- _Action item_
In the records below, find the line with "violators final: 0" and the line with "Path Type: in2reg". Print both exactly, along with every line between them, and no other line.
(Records supplied Opens)
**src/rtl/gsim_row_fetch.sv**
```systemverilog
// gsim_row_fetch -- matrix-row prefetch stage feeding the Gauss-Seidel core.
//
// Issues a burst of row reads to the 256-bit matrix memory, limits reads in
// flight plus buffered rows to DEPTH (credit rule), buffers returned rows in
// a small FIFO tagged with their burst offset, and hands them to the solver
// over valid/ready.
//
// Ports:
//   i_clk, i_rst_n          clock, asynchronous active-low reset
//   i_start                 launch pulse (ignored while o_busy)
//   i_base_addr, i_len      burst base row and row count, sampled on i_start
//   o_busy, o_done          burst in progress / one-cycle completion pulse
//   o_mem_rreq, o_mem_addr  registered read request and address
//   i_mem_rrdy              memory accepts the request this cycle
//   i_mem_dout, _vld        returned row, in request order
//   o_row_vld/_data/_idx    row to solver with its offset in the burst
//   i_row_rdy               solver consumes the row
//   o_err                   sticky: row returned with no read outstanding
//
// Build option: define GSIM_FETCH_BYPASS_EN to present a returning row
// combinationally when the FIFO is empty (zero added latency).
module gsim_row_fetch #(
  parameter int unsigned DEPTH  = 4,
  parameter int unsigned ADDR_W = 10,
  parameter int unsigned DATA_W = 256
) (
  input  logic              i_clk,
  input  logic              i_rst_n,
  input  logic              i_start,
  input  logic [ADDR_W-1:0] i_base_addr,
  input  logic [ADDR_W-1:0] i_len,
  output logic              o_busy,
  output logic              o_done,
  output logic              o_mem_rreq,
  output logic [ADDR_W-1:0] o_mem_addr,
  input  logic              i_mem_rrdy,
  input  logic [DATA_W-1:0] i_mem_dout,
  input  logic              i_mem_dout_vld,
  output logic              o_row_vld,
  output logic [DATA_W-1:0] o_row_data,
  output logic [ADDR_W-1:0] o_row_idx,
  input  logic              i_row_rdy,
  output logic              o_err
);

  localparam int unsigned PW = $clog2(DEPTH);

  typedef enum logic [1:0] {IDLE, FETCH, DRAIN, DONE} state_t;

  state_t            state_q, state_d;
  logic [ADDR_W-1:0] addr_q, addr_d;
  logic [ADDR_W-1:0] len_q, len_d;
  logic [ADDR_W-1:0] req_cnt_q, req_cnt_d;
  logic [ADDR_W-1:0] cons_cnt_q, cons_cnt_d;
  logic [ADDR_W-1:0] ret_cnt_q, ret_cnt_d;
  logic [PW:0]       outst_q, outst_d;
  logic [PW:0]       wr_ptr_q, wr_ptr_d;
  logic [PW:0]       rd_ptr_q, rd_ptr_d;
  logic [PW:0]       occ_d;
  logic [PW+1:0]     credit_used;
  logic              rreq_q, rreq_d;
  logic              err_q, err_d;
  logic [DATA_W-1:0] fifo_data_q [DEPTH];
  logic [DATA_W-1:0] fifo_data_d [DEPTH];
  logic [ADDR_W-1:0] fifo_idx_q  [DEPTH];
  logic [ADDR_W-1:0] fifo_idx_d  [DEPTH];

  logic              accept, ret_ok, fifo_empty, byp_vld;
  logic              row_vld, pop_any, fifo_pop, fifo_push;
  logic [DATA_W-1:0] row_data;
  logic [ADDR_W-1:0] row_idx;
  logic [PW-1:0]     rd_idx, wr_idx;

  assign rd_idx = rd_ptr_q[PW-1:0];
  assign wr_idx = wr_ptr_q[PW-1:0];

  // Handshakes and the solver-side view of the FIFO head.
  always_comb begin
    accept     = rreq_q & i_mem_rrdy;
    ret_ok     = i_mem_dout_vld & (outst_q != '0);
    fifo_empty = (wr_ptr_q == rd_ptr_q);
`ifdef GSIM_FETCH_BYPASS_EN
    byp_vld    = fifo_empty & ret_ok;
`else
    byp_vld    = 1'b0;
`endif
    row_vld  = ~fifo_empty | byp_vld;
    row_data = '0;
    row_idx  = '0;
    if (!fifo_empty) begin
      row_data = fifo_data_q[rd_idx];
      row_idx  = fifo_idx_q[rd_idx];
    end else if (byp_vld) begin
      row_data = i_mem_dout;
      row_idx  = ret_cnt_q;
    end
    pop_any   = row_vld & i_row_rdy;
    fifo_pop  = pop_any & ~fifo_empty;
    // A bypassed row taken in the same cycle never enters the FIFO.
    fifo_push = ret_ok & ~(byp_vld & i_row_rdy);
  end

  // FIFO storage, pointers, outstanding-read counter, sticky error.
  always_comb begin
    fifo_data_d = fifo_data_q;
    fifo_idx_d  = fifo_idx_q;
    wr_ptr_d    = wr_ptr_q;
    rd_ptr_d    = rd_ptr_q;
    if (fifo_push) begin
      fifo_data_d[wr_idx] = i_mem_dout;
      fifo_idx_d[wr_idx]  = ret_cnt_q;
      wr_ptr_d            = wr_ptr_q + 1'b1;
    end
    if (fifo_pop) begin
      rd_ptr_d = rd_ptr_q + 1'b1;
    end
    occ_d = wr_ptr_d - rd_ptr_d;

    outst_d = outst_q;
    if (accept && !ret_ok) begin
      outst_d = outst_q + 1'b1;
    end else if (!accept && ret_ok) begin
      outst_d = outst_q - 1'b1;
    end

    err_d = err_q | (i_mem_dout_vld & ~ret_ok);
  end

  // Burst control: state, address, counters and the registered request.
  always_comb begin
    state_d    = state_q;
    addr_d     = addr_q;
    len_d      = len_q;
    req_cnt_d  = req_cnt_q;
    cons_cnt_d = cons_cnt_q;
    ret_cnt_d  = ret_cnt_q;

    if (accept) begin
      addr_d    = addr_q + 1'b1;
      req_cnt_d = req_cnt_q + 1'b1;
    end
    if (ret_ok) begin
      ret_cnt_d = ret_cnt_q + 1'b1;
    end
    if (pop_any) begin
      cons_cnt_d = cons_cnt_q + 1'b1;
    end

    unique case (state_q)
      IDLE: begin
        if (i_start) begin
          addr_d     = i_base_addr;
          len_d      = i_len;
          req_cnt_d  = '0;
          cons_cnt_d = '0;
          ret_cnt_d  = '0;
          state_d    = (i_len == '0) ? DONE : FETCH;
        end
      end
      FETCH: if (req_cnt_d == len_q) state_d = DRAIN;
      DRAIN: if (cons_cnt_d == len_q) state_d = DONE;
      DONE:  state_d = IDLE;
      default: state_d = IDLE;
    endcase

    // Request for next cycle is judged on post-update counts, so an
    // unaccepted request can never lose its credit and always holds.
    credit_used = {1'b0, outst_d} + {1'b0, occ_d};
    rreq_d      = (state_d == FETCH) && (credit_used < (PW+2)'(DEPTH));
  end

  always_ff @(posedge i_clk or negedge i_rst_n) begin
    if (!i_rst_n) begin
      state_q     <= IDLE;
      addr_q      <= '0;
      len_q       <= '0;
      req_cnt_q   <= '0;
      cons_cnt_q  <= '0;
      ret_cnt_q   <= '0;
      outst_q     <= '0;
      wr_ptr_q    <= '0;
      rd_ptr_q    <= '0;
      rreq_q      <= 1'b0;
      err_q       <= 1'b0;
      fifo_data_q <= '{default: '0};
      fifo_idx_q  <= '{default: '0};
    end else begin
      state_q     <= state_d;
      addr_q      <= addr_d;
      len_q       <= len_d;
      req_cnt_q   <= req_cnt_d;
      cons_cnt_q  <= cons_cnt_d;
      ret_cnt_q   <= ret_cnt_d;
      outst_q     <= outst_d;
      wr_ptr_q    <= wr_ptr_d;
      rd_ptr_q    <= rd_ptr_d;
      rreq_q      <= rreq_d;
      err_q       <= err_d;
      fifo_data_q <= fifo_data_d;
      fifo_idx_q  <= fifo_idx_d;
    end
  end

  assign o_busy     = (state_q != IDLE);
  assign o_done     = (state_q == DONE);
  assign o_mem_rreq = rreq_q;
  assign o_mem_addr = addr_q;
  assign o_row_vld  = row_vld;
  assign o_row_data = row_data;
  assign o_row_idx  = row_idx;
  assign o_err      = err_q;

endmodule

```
(Records supplied Closes)
(Records supplied Opens)
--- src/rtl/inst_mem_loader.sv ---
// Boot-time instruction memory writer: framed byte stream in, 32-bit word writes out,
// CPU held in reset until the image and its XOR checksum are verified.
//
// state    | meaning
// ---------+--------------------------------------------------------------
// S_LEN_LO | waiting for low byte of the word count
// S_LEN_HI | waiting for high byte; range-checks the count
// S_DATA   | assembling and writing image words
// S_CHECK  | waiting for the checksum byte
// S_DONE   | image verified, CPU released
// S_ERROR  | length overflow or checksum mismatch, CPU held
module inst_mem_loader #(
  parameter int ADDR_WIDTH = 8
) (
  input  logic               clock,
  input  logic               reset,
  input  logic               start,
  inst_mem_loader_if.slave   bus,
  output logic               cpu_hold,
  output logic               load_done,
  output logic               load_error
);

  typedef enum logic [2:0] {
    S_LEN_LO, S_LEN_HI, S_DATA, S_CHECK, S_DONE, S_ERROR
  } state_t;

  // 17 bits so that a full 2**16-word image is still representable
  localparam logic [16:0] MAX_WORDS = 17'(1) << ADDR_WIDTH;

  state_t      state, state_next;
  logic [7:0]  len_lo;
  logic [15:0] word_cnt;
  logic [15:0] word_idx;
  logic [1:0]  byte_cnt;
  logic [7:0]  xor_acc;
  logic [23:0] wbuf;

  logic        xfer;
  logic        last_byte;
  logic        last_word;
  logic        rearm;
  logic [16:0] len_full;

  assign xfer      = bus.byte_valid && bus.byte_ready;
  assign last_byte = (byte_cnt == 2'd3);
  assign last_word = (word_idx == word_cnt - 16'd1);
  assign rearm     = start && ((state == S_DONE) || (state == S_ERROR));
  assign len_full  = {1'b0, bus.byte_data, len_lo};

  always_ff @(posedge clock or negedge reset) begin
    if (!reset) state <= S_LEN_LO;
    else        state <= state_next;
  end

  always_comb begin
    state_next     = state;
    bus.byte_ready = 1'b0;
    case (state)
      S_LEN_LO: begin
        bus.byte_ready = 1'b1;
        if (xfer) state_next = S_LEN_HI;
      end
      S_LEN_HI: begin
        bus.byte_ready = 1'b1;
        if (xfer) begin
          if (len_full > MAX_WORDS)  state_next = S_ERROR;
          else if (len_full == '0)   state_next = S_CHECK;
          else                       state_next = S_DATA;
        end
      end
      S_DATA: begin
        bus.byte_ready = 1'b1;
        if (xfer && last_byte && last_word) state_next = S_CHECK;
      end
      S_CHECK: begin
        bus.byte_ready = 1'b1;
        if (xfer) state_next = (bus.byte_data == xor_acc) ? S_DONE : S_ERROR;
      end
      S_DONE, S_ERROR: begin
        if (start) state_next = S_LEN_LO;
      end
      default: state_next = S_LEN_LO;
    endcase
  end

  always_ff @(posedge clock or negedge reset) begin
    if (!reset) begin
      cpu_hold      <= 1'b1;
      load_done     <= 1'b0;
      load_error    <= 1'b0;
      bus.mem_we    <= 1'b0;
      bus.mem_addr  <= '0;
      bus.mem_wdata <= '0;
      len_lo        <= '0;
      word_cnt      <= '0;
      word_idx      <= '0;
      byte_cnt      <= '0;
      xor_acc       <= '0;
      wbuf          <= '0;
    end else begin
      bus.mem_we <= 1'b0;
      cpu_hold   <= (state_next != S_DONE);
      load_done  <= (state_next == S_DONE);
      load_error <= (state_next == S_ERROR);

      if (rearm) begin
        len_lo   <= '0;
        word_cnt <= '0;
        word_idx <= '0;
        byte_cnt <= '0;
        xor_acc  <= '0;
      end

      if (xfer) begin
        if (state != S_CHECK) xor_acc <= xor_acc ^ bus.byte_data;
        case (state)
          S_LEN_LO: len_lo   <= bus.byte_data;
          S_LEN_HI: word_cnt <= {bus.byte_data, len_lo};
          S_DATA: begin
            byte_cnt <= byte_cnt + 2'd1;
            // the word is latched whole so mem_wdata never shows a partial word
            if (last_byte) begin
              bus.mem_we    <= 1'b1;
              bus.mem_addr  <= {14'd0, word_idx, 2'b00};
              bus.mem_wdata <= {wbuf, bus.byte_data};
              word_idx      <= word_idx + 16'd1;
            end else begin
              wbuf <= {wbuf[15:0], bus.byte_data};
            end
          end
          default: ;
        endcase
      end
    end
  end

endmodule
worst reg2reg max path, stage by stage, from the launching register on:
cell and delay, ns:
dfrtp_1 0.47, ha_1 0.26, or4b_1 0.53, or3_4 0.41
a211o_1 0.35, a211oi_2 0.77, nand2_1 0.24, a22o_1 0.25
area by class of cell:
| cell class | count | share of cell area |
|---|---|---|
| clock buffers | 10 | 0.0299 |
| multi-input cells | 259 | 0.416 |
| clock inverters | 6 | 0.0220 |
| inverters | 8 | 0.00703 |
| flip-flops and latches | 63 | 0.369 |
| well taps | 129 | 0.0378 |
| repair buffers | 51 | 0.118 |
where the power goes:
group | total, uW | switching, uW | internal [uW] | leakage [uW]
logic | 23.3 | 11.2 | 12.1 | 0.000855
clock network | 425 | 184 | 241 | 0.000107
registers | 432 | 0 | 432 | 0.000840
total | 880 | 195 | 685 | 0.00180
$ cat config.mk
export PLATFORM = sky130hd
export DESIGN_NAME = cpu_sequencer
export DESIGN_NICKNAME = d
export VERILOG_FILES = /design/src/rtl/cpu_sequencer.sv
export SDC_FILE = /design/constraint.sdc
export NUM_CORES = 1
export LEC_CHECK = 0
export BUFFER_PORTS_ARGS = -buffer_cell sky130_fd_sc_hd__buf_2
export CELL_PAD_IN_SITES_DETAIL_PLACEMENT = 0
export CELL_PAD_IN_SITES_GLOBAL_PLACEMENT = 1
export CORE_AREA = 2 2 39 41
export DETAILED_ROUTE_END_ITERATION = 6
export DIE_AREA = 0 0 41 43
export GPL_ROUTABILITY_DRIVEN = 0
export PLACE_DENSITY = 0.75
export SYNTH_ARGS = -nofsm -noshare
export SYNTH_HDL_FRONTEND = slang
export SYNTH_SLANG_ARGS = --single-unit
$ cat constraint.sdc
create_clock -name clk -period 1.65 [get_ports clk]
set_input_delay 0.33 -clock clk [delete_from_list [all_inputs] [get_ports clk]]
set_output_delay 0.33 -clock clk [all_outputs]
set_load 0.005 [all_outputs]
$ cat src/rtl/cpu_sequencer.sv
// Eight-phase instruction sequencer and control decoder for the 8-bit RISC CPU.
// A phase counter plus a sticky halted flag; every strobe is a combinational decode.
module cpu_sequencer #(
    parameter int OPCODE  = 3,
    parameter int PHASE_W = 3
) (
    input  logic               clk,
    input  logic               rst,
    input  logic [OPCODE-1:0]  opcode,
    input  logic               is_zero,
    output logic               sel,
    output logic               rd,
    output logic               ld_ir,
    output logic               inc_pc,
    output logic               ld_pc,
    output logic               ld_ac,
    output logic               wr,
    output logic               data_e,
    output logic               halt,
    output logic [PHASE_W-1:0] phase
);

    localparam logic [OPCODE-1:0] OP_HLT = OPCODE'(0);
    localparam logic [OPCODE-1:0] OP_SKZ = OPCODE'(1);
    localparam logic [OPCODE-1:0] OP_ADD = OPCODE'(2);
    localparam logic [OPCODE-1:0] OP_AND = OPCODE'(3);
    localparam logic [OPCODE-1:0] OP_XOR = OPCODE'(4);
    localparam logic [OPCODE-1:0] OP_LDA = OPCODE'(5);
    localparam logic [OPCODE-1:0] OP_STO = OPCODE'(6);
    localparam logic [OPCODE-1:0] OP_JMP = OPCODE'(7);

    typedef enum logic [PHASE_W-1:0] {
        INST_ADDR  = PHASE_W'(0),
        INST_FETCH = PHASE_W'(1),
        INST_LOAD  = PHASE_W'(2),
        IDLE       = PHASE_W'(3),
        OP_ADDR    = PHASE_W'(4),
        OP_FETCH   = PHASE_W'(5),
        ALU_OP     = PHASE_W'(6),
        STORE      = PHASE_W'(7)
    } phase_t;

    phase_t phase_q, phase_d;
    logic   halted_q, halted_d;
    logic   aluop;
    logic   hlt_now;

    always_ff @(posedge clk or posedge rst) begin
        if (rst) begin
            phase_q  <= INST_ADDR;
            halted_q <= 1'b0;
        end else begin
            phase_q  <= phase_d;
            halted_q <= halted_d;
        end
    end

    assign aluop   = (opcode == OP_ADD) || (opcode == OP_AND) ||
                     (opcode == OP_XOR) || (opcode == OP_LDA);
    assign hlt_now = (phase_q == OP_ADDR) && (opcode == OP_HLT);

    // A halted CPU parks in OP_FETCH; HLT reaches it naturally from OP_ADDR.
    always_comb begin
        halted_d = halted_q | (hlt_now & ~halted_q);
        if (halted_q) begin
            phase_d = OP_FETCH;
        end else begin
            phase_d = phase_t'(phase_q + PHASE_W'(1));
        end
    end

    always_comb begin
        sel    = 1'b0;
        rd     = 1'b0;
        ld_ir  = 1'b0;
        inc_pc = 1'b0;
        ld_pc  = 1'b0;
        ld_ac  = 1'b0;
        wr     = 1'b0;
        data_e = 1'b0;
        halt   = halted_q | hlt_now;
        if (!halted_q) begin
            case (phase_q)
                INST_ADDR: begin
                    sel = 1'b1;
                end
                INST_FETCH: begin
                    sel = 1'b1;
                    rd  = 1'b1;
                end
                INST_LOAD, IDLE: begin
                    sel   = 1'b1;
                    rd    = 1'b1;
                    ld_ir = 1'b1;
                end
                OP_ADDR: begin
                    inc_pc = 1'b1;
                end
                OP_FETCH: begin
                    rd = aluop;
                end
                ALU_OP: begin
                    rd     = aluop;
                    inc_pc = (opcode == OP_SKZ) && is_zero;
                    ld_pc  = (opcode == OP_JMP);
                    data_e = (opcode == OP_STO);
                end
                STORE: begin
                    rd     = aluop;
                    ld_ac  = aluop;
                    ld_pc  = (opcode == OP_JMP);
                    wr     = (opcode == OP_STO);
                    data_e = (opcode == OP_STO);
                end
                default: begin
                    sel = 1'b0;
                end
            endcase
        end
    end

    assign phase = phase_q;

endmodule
(Records supplied Closes)
(Records supplied Opens)
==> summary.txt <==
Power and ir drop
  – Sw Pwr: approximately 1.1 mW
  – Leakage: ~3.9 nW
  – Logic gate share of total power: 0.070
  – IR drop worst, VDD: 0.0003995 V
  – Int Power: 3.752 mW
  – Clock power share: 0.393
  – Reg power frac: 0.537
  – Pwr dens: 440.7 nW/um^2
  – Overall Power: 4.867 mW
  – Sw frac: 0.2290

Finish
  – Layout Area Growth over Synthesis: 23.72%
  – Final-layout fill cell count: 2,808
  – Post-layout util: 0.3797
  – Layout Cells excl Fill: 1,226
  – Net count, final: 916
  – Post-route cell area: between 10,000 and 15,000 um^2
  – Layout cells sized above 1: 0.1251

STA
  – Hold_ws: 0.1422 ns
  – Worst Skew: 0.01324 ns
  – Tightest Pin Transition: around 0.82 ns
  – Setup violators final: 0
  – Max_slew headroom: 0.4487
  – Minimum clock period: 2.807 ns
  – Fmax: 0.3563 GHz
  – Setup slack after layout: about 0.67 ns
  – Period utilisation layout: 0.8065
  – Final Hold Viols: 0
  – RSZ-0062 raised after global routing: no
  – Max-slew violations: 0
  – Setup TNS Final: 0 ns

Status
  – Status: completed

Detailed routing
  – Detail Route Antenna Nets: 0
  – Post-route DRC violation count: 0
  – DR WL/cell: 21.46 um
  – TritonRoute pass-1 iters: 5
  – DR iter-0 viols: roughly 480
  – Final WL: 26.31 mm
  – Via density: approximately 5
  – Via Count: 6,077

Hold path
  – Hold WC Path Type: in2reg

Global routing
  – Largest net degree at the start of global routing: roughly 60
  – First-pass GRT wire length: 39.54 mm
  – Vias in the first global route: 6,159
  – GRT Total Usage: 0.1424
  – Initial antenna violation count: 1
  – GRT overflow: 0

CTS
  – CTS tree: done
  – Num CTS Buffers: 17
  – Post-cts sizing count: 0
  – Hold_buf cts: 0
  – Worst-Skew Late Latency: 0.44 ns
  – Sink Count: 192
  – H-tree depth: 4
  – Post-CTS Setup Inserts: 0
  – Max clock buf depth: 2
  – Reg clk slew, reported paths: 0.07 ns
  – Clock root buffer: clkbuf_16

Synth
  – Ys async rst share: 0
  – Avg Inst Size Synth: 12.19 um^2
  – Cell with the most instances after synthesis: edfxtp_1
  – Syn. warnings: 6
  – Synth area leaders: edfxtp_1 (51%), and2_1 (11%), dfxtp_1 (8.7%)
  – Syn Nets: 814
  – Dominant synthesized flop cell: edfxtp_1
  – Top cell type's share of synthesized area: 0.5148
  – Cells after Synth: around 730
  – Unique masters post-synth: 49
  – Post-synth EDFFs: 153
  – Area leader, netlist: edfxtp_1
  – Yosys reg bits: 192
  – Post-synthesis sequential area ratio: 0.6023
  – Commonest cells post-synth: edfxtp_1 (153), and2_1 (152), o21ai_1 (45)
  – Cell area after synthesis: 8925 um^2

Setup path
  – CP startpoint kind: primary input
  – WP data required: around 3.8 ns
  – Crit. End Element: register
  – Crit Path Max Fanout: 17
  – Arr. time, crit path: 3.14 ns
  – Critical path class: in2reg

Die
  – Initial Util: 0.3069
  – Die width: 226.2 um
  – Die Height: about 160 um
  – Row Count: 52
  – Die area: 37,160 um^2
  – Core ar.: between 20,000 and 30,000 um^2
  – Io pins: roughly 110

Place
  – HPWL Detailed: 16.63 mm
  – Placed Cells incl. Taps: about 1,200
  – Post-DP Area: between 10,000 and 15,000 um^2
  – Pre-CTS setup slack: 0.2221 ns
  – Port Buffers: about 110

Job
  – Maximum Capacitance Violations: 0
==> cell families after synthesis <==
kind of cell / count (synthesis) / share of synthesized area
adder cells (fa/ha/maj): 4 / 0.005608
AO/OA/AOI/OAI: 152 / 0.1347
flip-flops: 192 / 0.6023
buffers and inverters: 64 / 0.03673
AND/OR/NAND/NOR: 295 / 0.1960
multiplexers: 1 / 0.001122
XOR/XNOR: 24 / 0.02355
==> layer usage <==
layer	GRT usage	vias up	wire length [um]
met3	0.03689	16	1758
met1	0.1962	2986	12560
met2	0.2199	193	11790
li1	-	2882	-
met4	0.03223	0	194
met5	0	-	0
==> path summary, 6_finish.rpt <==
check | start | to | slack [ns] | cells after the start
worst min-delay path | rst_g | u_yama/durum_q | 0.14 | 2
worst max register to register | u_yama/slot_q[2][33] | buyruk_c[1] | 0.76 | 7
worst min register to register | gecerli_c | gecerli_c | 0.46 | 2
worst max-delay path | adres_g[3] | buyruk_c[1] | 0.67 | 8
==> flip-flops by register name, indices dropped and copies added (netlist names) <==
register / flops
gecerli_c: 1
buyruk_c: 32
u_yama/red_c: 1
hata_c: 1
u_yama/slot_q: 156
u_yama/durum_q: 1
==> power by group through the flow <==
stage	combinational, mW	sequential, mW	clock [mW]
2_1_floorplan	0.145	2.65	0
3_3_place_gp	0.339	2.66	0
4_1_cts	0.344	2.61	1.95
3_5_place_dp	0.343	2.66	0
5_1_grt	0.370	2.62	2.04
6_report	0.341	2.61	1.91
(Records supplied Closes)
- _Exercise response_
  – Setup violators final: 0
  – Max_slew headroom: 0.4487
  – Minimum clock period: 2.807 ns
  – Fmax: 0.3563 GHz
  – Setup slack after layout: about 0.67 ns
  – Period utilisation layout: 0.8065
  – Final Hold Viols: 0
  – RSZ-0062 raised after global routing: no
  – Max-slew violations: 0
  – Setup TNS Final: 0 ns

Status
  – Status: completed

Detailed routing
  – Detail Route Antenna Nets: 0
  – Post-route DRC violation count: 0
  – DR WL/cell: 21.46 um
  – TritonRoute pass-1 iters: 5
  – DR iter-0 viols: roughly 480
  – Final WL: 26.31 mm
  – Via density: approximately 5
  – Via Count: 6,077

Hold path
  – Hold WC Path Type: in2reg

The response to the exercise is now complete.